=== Begin Enclosure ===

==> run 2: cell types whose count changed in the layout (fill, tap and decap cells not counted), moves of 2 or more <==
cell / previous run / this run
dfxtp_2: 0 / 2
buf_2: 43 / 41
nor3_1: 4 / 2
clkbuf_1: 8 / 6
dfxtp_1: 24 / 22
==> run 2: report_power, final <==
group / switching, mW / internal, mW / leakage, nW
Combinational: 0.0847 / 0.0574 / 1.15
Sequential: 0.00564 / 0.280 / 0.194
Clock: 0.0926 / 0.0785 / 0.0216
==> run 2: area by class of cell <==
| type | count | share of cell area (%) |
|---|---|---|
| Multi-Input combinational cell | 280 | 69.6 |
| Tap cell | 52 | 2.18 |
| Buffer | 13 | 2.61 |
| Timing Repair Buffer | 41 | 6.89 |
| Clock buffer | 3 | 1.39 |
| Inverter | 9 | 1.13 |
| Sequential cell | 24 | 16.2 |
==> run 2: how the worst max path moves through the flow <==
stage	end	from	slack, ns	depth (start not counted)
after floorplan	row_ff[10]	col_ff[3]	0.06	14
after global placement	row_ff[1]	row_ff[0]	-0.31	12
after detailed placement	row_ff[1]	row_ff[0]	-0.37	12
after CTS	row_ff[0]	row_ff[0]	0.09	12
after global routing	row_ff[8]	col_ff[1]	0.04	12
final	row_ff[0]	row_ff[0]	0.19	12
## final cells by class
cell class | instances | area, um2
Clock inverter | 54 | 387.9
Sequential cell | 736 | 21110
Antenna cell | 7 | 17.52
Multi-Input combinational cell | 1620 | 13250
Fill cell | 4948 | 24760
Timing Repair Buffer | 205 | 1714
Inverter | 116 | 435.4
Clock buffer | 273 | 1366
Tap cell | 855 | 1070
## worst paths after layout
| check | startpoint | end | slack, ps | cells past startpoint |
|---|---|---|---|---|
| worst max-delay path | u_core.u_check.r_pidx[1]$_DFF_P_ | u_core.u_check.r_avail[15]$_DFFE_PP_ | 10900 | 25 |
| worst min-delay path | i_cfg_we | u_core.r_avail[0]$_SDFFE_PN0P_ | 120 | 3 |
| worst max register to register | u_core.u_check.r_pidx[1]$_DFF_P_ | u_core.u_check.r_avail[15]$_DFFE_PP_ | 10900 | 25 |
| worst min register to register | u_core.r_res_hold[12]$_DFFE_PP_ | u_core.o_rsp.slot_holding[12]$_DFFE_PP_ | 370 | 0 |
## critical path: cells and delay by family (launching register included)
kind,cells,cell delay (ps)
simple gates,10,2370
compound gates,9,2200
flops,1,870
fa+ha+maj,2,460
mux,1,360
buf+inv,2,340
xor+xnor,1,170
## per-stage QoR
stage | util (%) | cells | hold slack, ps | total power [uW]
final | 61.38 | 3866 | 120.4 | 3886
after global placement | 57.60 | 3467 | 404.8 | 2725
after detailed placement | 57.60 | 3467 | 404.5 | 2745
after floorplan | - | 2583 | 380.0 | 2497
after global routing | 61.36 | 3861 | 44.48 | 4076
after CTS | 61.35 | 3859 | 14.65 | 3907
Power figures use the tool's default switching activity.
## src/sbb_pkg.sv

```systemverilog
// sbb_pkg: payload structs, configuration codes and the fixed blend table
// for the sprite blitter; no dependencies
package sbb_pkg;

  localparam int unsigned DimW    = 11;
  localparam int unsigned CoordW  = 16;
  localparam int unsigned PixW    = 10;
  localparam int unsigned NumPix  = 64;
  localparam int unsigned IdxW    = 6;
  localparam logic [DimW-1:0] MaxDim = 11'd1024;

  typedef enum logic [0:0] {
    CfgScreenWidth  = 1'b0,
    CfgScreenHeight = 1'b1
  } sbb_cfg_e;

  typedef struct packed {
    logic [15:0] pos_x;
    logic [15:0] pos_y;
    logic [63:0] plane_low;
    logic [63:0] plane_high;
    logic [3:0]  color_mode;
    logic        flip_x;
    logic        flip_y;
    logic        two_bpp;
    logic        layer_sel;
  } sbb_in_t;

  typedef struct packed {
    logic [9:0] pix_x;
    logic [9:0] pix_y;
    logic [1:0] pix_value;
    logic       pix_layer;
    logic       last;
  } sbb_out_t;

  // one sprite after clipping: surviving pixels and their blended values
  typedef struct packed {
    logic [NumPix-1:0]      mask;
    logic [NumPix-1:0][1:0] vals;
    logic [15:0]            pos_x;
    logic [15:0]            pos_y;
    logic                   flip_x;
    logic                   flip_y;
    logic                   layer;
  } sbb_job_t;

  function automatic logic [1:0] blend(input logic [1:0] ch, input logic [3:0] mode);
    logic [15:0][1:0] row;
    begin
      unique case (ch)
        2'd0: row = {2'd0, 2'd3, 2'd3, 2'd3, 2'd2, 2'd0, 2'd2, 2'd2,
                     2'd1, 2'd1, 2'd0, 2'd1, 2'd0, 2'd0, 2'd0, 2'd0};
        2'd1: row = {2'd3, 2'd2, 2'd1, 2'd0, 2'd3, 2'd2, 2'd1, 2'd0,
                     2'd3, 2'd2, 2'd1, 2'd0, 2'd3, 2'd2, 2'd1, 2'd0};
        2'd2: row = {2'd1, 2'd3, 2'd2, 2'd1, 2'd1, 2'd3, 2'd2, 2'd1,
                     2'd1, 2'd3, 2'd2, 2'd1, 2'd1, 2'd3, 2'd2, 2'd1};
        default: row = {2'd2, 2'd1, 2'd3, 2'd2, 2'd2, 2'd1, 2'd3, 2'd2,
                        2'd2, 2'd1, 2'd3, 2'd2, 2'd2, 2'd1, 2'd3, 2'd2};
      endcase
      return row[mode];
    end
  endfunction

  // modes that are multiples of five make value zero transparent
  function automatic logic is_opaque(input logic [3:0] mode);
    return (mode != 4'd0) && (mode != 4'd5) && (mode != 4'd10) && (mode != 4'd15);
  endfunction

endpackage

```

## src/sprite_blit_blend_top.sv

```systemverilog
// sprite_blit_blend_top: 8x8 sprite blitter with blending, top level
// depends on sbb_pkg, sbb_mask and sbb_scan
//
// usage:
//   a sprite command is a transfer on the input channel (in_valid_i, in_stall_o,
//   in_data_i); each surviving pixel leaves as one transfer on the output
//   channel (out_valid_o, out_stall_i, out_data_o), row by row, left to right
//   before flipping, with last set on the final write of the sprite
//   a sprite that leaves no pixel on screen produces no transfer
//   a sprite passes the input register, the scan register and the output register
//   throughput: one write per cycle while the receiver does not stall; a sprite
//   occupies the scan register until its last surviving pixel (1 to 64) is sent;
//   the input register takes the next sprite while the current one is being sent
//   the user must write screen_width and screen_height through cfg_we_i only
//   while idle, which the block does not enforce; values above 1024 act as 1024
//   reset clears both registers to 400 by 240 and drops all pending work
//   when the receiver stalls, the output register holds its write, the scan
//   stops and, once the input register is full, in_stall_o rises
module sprite_blit_blend_top import sbb_pkg::*; (
  input  logic            clk_i,
  input  logic            rst_ni,
  input  logic            cfg_we_i,
  input  logic [0:0]      cfg_idx_i,
  input  logic [DimW-1:0] cfg_data_i,
  input  logic            in_valid_i,
  output logic            in_stall_o,
  input  sbb_in_t         in_data_i,
  output logic            out_valid_o,
  input  logic            out_stall_i,
  output sbb_out_t        out_data_o
);

  logic [DimW-1:0] width_q, height_q;
  logic            in_valid_q, in_valid_d;
  sbb_in_t         in_q;
  sbb_job_t        job;
  logic            scan_ready;
  logic            take;
  logic            in_xfer;

  always_ff @(posedge clk_i or negedge rst_ni) begin
    if (!rst_ni) begin
      width_q  <= 11'd400;
      height_q <= 11'd240;
    end else if (cfg_we_i) begin
      unique case (sbb_cfg_e'(cfg_idx_i))
        CfgScreenWidth:  width_q  <= cfg_data_i;
        CfgScreenHeight: height_q <= cfg_data_i;
        default: ;
      endcase
    end
  end

  assign take       = in_valid_q && scan_ready;
  assign in_stall_o = in_valid_q && !scan_ready;
  assign in_xfer    = in_valid_i && !in_stall_o;

  always_comb begin
    in_valid_d = in_valid_q;
    if (in_xfer) begin
      in_valid_d = 1'b1;
    end else if (take) begin
      in_valid_d = 1'b0;
    end
  end

  always_ff @(posedge clk_i or negedge rst_ni) begin
    if (!rst_ni) begin
      in_valid_q <= 1'b0;
    end else begin
      in_valid_q <= in_valid_d;
    end
  end

  always_ff @(posedge clk_i) begin
    if (in_xfer) begin
      in_q <= in_data_i;
    end
  end

  sbb_mask u_mask (
    .sprite_i (in_q),
    .width_i  (width_q),
    .height_i (height_q),
    .job_o    (job)
  );

  sbb_scan u_scan (
    .clk_i       (clk_i),
    .rst_ni      (rst_ni),
    .load_i      (take),
    .job_i       (job),
    .ready_o     (scan_ready),
    .out_valid_o (out_valid_o),
    .out_stall_i (out_stall_i),
    .out_data_o  (out_data_o)
  );

endmodule

```

## src/sbb_mask.sv

```systemverilog
// sbb_mask: clips one sprite against the screen and blends all 64 pixels
// depends on sbb_pkg
module sbb_mask import sbb_pkg::*; (
  input  sbb_in_t         sprite_i,
  input  logic [DimW-1:0] width_i,
  input  logic [DimW-1:0] height_i,
  output sbb_job_t        job_o
);

  logic [DimW-1:0]   w_lim;
  logic [DimW-1:0]   h_lim;
  logic [7:0]        row_ok;
  logic [7:0]        col_ok;
  logic [63:0]       hi_plane;
  logic              opaque;

  assign w_lim    = (width_i > MaxDim) ? MaxDim : width_i;
  assign h_lim    = (height_i > MaxDim) ? MaxDim : height_i;
  assign hi_plane = sprite_i.two_bpp ? sprite_i.plane_high : 64'd0;
  assign opaque   = is_opaque(sprite_i.color_mode);

  always_comb begin
    logic [CoordW-1:0] y;
    logic [CoordW-1:0] x;
    for (int k = 0; k < 8; k++) begin
      y = sprite_i.pos_y + {13'd0, 3'(k) ^ {3{sprite_i.flip_y}}};
      x = sprite_i.pos_x + {13'd0, 3'(k) ^ {3{sprite_i.flip_x}}};
      row_ok[k] = {5'd0, h_lim} > y;
      col_ok[k] = {5'd0, w_lim} > x;
    end
  end

  always_comb begin
    logic [1:0] ch;
    job_o.pos_x  = sprite_i.pos_x;
    job_o.pos_y  = sprite_i.pos_y;
    job_o.flip_x = sprite_i.flip_x;
    job_o.flip_y = sprite_i.flip_y;
    job_o.layer  = sprite_i.layer_sel;
    for (int r = 0; r < 8; r++) begin
      for (int c = 0; c < 8; c++) begin
        ch = {hi_plane[63 - 8*r - c], sprite_i.plane_low[63 - 8*r - c]};
        job_o.mask[8*r + c] = row_ok[r] & col_ok[c] & (opaque | (ch != 2'd0));
        job_o.vals[8*r + c] = blend(ch, sprite_i.color_mode);
      end
    end
  end

endmodule

```

## src/sbb_scan.sv

```systemverilog
// sbb_scan: holds one clipped sprite and sends its pixel writes in order,
// one per cycle unless the receiver stalls, through an output register; depends on sbb_pkg
module sbb_scan import sbb_pkg::*; (
  input  logic     clk_i,
  input  logic     rst_ni,
  input  logic     load_i,
  input  sbb_job_t job_i,
  output logic     ready_o,
  output logic     out_valid_o,
  input  logic     out_stall_i,
  output sbb_out_t out_data_o
);

  logic [NumPix-1:0]      mask_q, mask_d;
  logic [NumPix-1:0][1:0] vals_q;
  logic [15:0]            px_q, py_q;
  logic                   fx_q, fy_q, layer_q;
  logic                   out_valid_q, out_valid_d;
  sbb_out_t               out_q;
  logic [NumPix-1:0]      rest;
  logic [IdxW-1:0]        idx;
  logic                   emit;
  logic                   is_last;
  logic [CoordW-1:0]      x, y;

  always_comb begin
    idx = '0;
    for (int i = NumPix - 1; i >= 0; i--) begin
      if (mask_q[i]) begin
        idx = IdxW'(i);
      end
    end
  end

  assign rest    = mask_q & (mask_q - 64'd1);
  assign is_last = (rest == '0);
  assign emit    = (mask_q != '0) && (!out_valid_q || !out_stall_i);
  assign ready_o = (mask_q == '0) || (emit && is_last);
  assign x = px_q + {13'd0, idx[2:0] ^ {3{fx_q}}};
  assign y = py_q + {13'd0, idx[5:3] ^ {3{fy_q}}};

  always_comb begin
    mask_d = mask_q;
    if (emit) begin
      mask_d = rest;
    end
    if (load_i) begin
      mask_d = job_i.mask;
    end
  end

  always_comb begin
    out_valid_d = out_valid_q;
    if (emit) begin
      out_valid_d = 1'b1;
    end else if (!out_stall_i) begin
      out_valid_d = 1'b0;
    end
  end

  always_ff @(posedge clk_i or negedge rst_ni) begin
    if (!rst_ni) begin
      mask_q      <= '0;
      out_valid_q <= 1'b0;
    end else begin
      mask_q      <= mask_d;
      out_valid_q <= out_valid_d;
    end
  end

  always_ff @(posedge clk_i) begin
    if (load_i) begin
      vals_q  <= job_i.vals;
      px_q    <= job_i.pos_x;
      py_q    <= job_i.pos_y;
      fx_q    <= job_i.flip_x;
      fy_q    <= job_i.flip_y;
      layer_q <= job_i.layer;
    end
    if (emit) begin
      out_q.pix_x     <= x[PixW-1:0];
      out_q.pix_y     <= y[PixW-1:0];
      out_q.pix_value <= vals_q[idx];
      out_q.pix_layer <= layer_q;
      out_q.last      <= is_last;
    end
  end

  assign out_valid_o = out_valid_q;
  assign out_data_o  = out_q;

endmodule

```
File: config.mk
export PLATFORM = sky130hd
export DESIGN_NAME = htd_front
export DESIGN_NICKNAME = d
export VERILOG_FILES = /design/src/hdl/htd_pkg.sv /design/src/hdl/htd_front.sv
export SDC_FILE = /design/constraint.sdc
export NUM_CORES = 1
export LEC_CHECK = 0
export BUFFER_PORTS_ARGS = -buffer_cell sky130_fd_sc_hd__buf_2
export CORE_UTILIZATION = 55
export CTS_CLUSTER_SIZE = 30
export DETAILED_ROUTE_END_ITERATION = 8
export GPL_TIMING_DRIVEN = 0
export MAX_ROUTING_LAYER = met4
export PLACE_DENSITY = 0.92
export SYNTH_ARGS = -nofsm -noshare
export SYNTH_HDL_FRONTEND = slang
export SYNTH_SLANG_ARGS = --single-unit
File: constraint.sdc
create_clock -name aclk -period 4 [get_ports aclk]
set_input_delay 0.4 -clock aclk [delete_from_list [all_inputs] [get_ports aclk]]
set_output_delay 0.4 -clock aclk [all_outputs]
set_load 0.02 [all_outputs]
File: src/hdl/htd_pkg.sv
// Shared constants, types and helpers for the Huffman tree decoder.
package htd_pkg;

    localparam int MAX_NODES    = 512;
    localparam int MAX_CODE_LEN = 16;

    localparam int NODE_W      = $clog2(MAX_NODES);
    localparam int USED_W      = $clog2(MAX_NODES + 1);
    localparam int LEN_W       = $clog2(MAX_CODE_LEN + 1);
    localparam int LEN_IN_W    = 5;
    localparam int SYM_W       = 8;
    localparam int BITS_W      = 16;
    localparam int BITS_IDX_W  = $clog2(BITS_W);
    localparam int BYTE_BITS   = 8;
    localparam int BIT_IDX_W   = $clog2(BYTE_BITS);
    localparam int BIT_CNT_W   = $clog2(BYTE_BITS + 1);
    localparam int SUM_W       = ((USED_W > LEN_W) ? USED_W : LEN_W) + 1;
    localparam int QUEUE_DEPTH = 2;
    localparam int QPTR_W      = $clog2(QUEUE_DEPTH);
    localparam int QCNT_W      = $clog2(QUEUE_DEPTH + 1);

    localparam logic [SYM_W-1:0] END_MARKER  = 8'd129;
    localparam logic [SYM_W-1:0] STAR_SYMBOL = 8'd42;

    typedef logic [NODE_W-1:0] node_t;

    typedef enum logic {
        OP_INSERT = 1'b0,
        OP_DECODE = 1'b1
    } op_t;

    typedef struct packed {
        op_t                  op;
        logic [SYM_W-1:0]     sym;
        logic [BITS_W-1:0]    bits;
        logic [LEN_W-1:0]     len;
        logic [BYTE_BITS-1:0] data;
    } item_t;

    typedef struct packed {
        node_t            left;
        node_t            right;
        logic [SYM_W-1:0] sym;
    } entry_t;

    localparam int ENTRY_W = $bits(entry_t);

    localparam entry_t FRESH_ENTRY = '{left: '0, right: '0, sym: STAR_SYMBOL};

    typedef struct packed {
        logic [SYM_W-1:0] sym;
        logic             eos;
        logic             bad;
    } result_t;

    typedef struct packed {
        result_t res;
        logic    last;
    } out_t;

    typedef struct packed {
        logic stream_ended;
        logic pend_valid;
    } status_t;

    // Code bit at a position; positions past the code word read as zero.
    function automatic logic code_bit(input logic [BITS_W-1:0] bits,
                                      input logic [LEN_W-1:0] pos);
        return (32'(pos) < BITS_W) ? bits[BITS_IDX_W'(pos)] : 1'b0;
    endfunction

endpackage

File: src/hdl/htd_front.sv
// Front end: accepts input words, classifies them and queues them for the back end.
module htd_front
    import htd_pkg::*;
(
    input  logic                 aclk,
    input  logic                 aresetn,
    input  logic                 s_valid,
    output logic                 s_ready,
    input  logic                 s_action,
    input  logic [SYM_W-1:0]     s_symbol,
    input  logic [BITS_W-1:0]    s_code_bits,
    input  logic [LEN_IN_W-1:0]  s_code_length,
    input  logic [BYTE_BITS-1:0] s_data_byte,
    output logic                 q_valid,
    output item_t                q_item,
    input  logic                 q_pop
);

    item_t              slot_reg [QUEUE_DEPTH];
    logic [QPTR_W-1:0]  wr_ptr_reg, wr_ptr_next;
    logic [QPTR_W-1:0]  rd_ptr_reg, rd_ptr_next;
    logic [QCNT_W-1:0]  count_reg, count_next;
    item_t              in_item;
    logic               push, pop;

    // Saturate long codes here so the back end sees only legal lengths.
    always_comb begin
        in_item.op   = s_action ? OP_DECODE : OP_INSERT;
        in_item.sym  = s_symbol;
        in_item.bits = s_code_bits;
        in_item.len  = (32'(s_code_length) > MAX_CODE_LEN) ? LEN_W'(MAX_CODE_LEN)
                                                          : LEN_W'(s_code_length);
        in_item.data = s_data_byte;
    end

    assign s_ready = (count_reg != QCNT_W'(QUEUE_DEPTH));
    assign q_valid = (count_reg != '0);
    assign q_item  = slot_reg[rd_ptr_reg];
    assign push    = s_valid && s_ready;
    assign pop     = q_pop && q_valid;

    always_comb begin
        wr_ptr_next = wr_ptr_reg;
        rd_ptr_next = rd_ptr_reg;
        count_next  = count_reg;
        if (push) begin
            wr_ptr_next = (wr_ptr_reg == QPTR_W'(QUEUE_DEPTH - 1)) ? '0
                                                                    : wr_ptr_reg + 1'b1;
        end
        if (pop) begin
            rd_ptr_next = (rd_ptr_reg == QPTR_W'(QUEUE_DEPTH - 1)) ? '0
                                                                    : rd_ptr_reg + 1'b1;
        end
        if (push && !pop) begin
            count_next = count_reg + 1'b1;
        end else if (pop && !push) begin
            count_next = count_reg - 1'b1;
        end
    end

    always_ff @(posedge aclk) begin
        if (!aresetn) begin
            wr_ptr_reg <= '0;
            rd_ptr_reg <= '0;
            count_reg  <= '0;
        end else begin
            wr_ptr_reg <= wr_ptr_next;
            rd_ptr_reg <= rd_ptr_next;
            count_reg  <= count_next;
        end
    end

    always_ff @(posedge aclk) begin
        if (push) begin
            slot_reg[wr_ptr_reg] <= in_item;
        end
    end

endmodule

Yosys cells after proc, flatten, opt, wreduce, memory -nomap -nowiden --
Memory sizes are Yosys's and may differ from the RTL's. A register that Yosys moved wholly into a read port is not among the register bits. Cells that the tools add are included.
Storage, ports and cells: memories kept 1, output and inout port bits 40, RAM bits 76, register bits after elaboration 4, word-level logic and storage cells 28
Memory list:
- slot_reg | depth 2, width 38, read ports 1, clocked after Yosys merged registers in 1, wr ports 1, RTL line htd_front.sv:19 | item_t slot_reg [QUEUE_DEPTH];
Cells by class: add/subtract/negate cells 4, equality and inequality tests 1, $lt $le $gt $ge 1, muxes and demuxes 10, reduce and logical (&&, ||, !) cells 8
Operators by type and width (count):
- $mux 1 | 7
- $gt 5x5->1 const B | 1
- $mux 5 | 1
- $logic_and 1x1->1 | 4
- $mux 2 | 2
- $reduce_bool 2->1 | 2
- $add 1x1->1 const B | 2
- $add 2x1->2 const B | 1
- $logic_not 1->1 | 2
- $ne 2x2->1 const B | 1
- $sub 2x1->2 const B | 1

Longest topological paths before layout --
depth after elaboration 6, gate-level depth with buffers 6, depth with buffers taken out 6

Worst setup path before layout --
No wires, ideal clock.
path type register to register, start point register count_reg[0], end point memory slot_reg[1][0] in the netlist's numbering, enable pin, buffers on the path 0, slack 2.030 ns, cell stages (with the launch flop) 3, library setup time 0.399 ns, data arrival time 1.571 ns, data required time 3.601 ns, cell sequence dfxtp_1 -> nand2b_4 -> and3_1
On the way: cells in the longest elaborated chain, start to end 4
RTL lines:
- start: declaration | RTL line htd_front.sv:22 | logic [QCNT_W-1:0] count_reg, count_next;
- start signal: assignment | RTL line htd_front.sv:69 | count_reg <= count_next;
- $ne 2x2->1 | RTL line htd_front.sv:36 | assign s_ready = (count_reg != QCNT_W'(QUEUE_DEPTH));
- via s_ready | RTL line htd_front.sv:8 | output logic s_ready,
- $logic_and 1x1->1 | RTL line htd_front.sv:39 | assign push = s_valid && s_ready;
- $mux 1 | RTL line htd_front.sv:74 | if (push) begin
- $mux 1 (implied by the code) | RTL line htd_front.sv:75 | slot_reg[wr_ptr_reg] <= in_item;
- end: declaration | RTL line htd_front.sv:19
The timed path passes the listed nets, and every way through them passes these cells.

==> results.ini <==
[cts]
ctsResizeCount = 0
cts_sinks = 81
clk_latency_ns = 0.35
cts-hold-fix-buffers = 0
cts_tree = built
cts_root_buf = clkbuf_8
cts_buffer_depth = 2
post-cts-setup-buffers = 0
numCtsBuffers = 9
cts.htree.levels = 3
path_clk_slew_ns = 0.08

[detailed_routing]
highest_layer = met4
vias = 1562
drt-vias-per-instance = 4.97
drt_iter0_drc = 89
firstDrtPassIters = 4
wl_met2_um = 2570
wl_met1_um = 1950
drc = 0
routed_wl_um = 4810
ant_nets = 0
wl_met3_um = 270
route.detailed.wl_per_inst_um = 15.3

[cells_and_area]
nNetsFinal = 282
most-common-layout-cells = buf_2, edfxtp_1, mux2_2, clkbuf_8, dfxtp_1
drive_gt1_frac = 0.590
diodes = 0
layout_commonest_cell = buf_2
largest_reg_flops = 76
syn_to_final_growth_pct = 22.9
fillers = 335
final_util = 0.715
final_area_um2 = 3700

[setup_path]
critPathArrivalTime_ns = 1.60
worst-path-max-fanout = 10
r2r_start = count_reg[0]
endpoint_kind = output port
required_ns = 3.60
cp-start-kind = register
worstSetupPathType = reg -> out
timing.rr.end = slot_reg[1][26]
ff2ff_path_depth = 2
r2r_slack_ns = 2.23

[sta]
slew_headroom = 0.414
setup_viol = 0
skew_ns = 0.00870
period_minus_slack_ns = 2.00
hold_violations = 0
hold_ws_ns = 0.240
post-route-period-util = 0.499
worstMarginPinSlew_ns = 0.879
rsz0062_at_grt = no
max_freq_mhz = 501
setup_tns_ns = 0
maxSlewViolCount = 0

[grt]
grt_max_degree = 39
antenna_found_initial = 0
grt_usage = 0.185
grt_pass1_wl_um = 7640
overflow = 0
first_global_vias = 1581

[worst_hold_path]
whs_endpoint = slot_reg[0][37]
hold_path_class = in -> reg
min_from = s_action
hold_path_depth = 1

[yosys]
mappedNetlistArea_um2 = 3010
synth_compound_area_frac = 0.0116
synth.distinct_cells = 22
synth_xor_area_frac = 0.00873
synth-simple-area-share = 0.0299
synth_top_family_by_area = multiplexers
synth.area.mux_share = 0.142
syn_inst = 147
synth-seq-cells = 81
synth_adder_area_share = 0.00416
yosys_warnings = 0
syn_nets = 190
ys_seq_area_frac = 0.792
syn_avg_cell_area_um2 = 20.5

[power_and_ir_drop]
p_total_w = 0.00235
leakagePower_nw = 1.39
p_per_area_nw_per_um2 = 636
ir_drop_mv = 0.525

[floorplanning]
core-area_um2 = 5170
die_h_um = 76.0
num_rows = 26
die_area_um2 = 5770
die_w_um = 76.0
ios = 82
start_util = 0.582

[placement]
gp_congestion = 0.676
port_buffers = 81
post-dp-hpwl_um = 3060
placedInstanceArea_um2 = 3500

[run]
maxCapViolCount = 0

[outcome]
status = finished, final reports clean

[cells in the mapped netlist]
library cell,count,area [µm²]
a21bo_2,1,10.0
a21boi_0,1,7.51
a21boi_1,1,7.51
and2_1,4,25.0
and3_1,1,6.26
buf_2,1,5.00
buf_4,3,22.5
clkbuf_1,1,3.75
dfxtp_1,5,100
edfxtp_1,76,2280
ha_1,1,12.5
inv_1,1,3.75
mux2_2,38,428
nand2b_4,1,13.8
nand3b_1,1,7.51
nor2b_1,4,25.0
o21ai_0,1,5.00
o21ai_1,1,5.00
or2_2,1,6.26
or3_1,1,6.26
xnor2_1,2,17.5
xor2_1,1,8.76
[power breakdown]
part / internal, W / switching (W)
clock network: 0.000287 / 0.000285
logic: 0.000289 / 0.000393
registers: 0.00106 / 0.0000373
total: 0.00164 / 0.000716
[cell families after synthesis]
| group | after synthesis |
|---|---|
| flip-flops | 81 |
| buffers and inverters | 6 |
| XOR/XNOR | 3 |
| AO/OA/AOI/OAI | 5 |
| multiplexers | 38 |
| AND/OR/NAND/NOR | 13 |
| adder cells (fa/ha/maj) | 1 |
[per-layer routing]
layer / GRT usage / up-vias
li1: - / 752
met1: 0.205 / 753
met2: 0.315 / 55
met3: 0.0735 / 2
met4: 0.0404 / 0
met5: - / -
[worst max-delay path by stage]
stage	startpoint	to	slack, ns	cells after the start
after floorplan	count_reg[0]	slot_reg[1][0]	2.03	2
after global placement	count_reg[0]	slot_reg[1][4]	1.63	2
after detailed placement	count_reg[0]	slot_reg[1][14]	2.21	2
after CTS	register	q_item[8]	1.98	4
after global routing	register	q_item[8]	1.91	4
final	register	q_item[8]	2.00	4
[final cells by class]
cell class	instances	area (µm²)	share of cell area
plain buffers	5	31.3	0.00846
clock buffers	9	124	0.0335
clock inverters	7	71.3	0.0193
inverters	1	3.75	0.00101
multi-input cells	60	593	0.160
flip-flops and latches	81	2380	0.644
well taps	70	87.6	0.0237
repair buffers	81	405	0.110
[per-stage QoR]
| step | setup WS, ns | std cells |
|---|---|---|
| 2_1_floorplan | 2.03 | 147 |
| 3_3_place_gp | 1.63 | 298 |
| 3_5_place_dp | 2.21 | 298 |
| 4_1_cts | 1.98 | 314 |
| 5_1_grt | 1.91 | 314 |
| 6_report | 2.00 | 314 |
[worst max-delay path, cell delays in order, from the launching register on]
cell     delay, ns
dfxtp_1       0.33
buf_4         0.19
buf_4         0.21
mux2_2        0.36
buf_2         0.17
Power figures use the tool's default switching activity.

=== End Enclosure ===

Could you set down, exactly as written, the lines above between the one holding "fa+ha+maj,2,460" and the one holding "after CTS | 61.35 | 3859 | 14.65 | 3907", inclusive, and nothing more?

fa+ha+maj,2,460
mux,1,360
buf+inv,2,340
xor+xnor,1,170
## per-stage QoR
stage | util (%) | cells | hold slack, ps | total power [uW]
final | 61.38 | 3866 | 120.4 | 3886
after global placement | 57.60 | 3467 | 404.8 | 2725
after detailed placement | 57.60 | 3467 | 404.5 | 2745
after floorplan | - | 2583 | 380.0 | 2497
after global routing | 61.36 | 3861 | 44.48 | 4076
after CTS | 61.35 | 3859 | 14.65 | 3907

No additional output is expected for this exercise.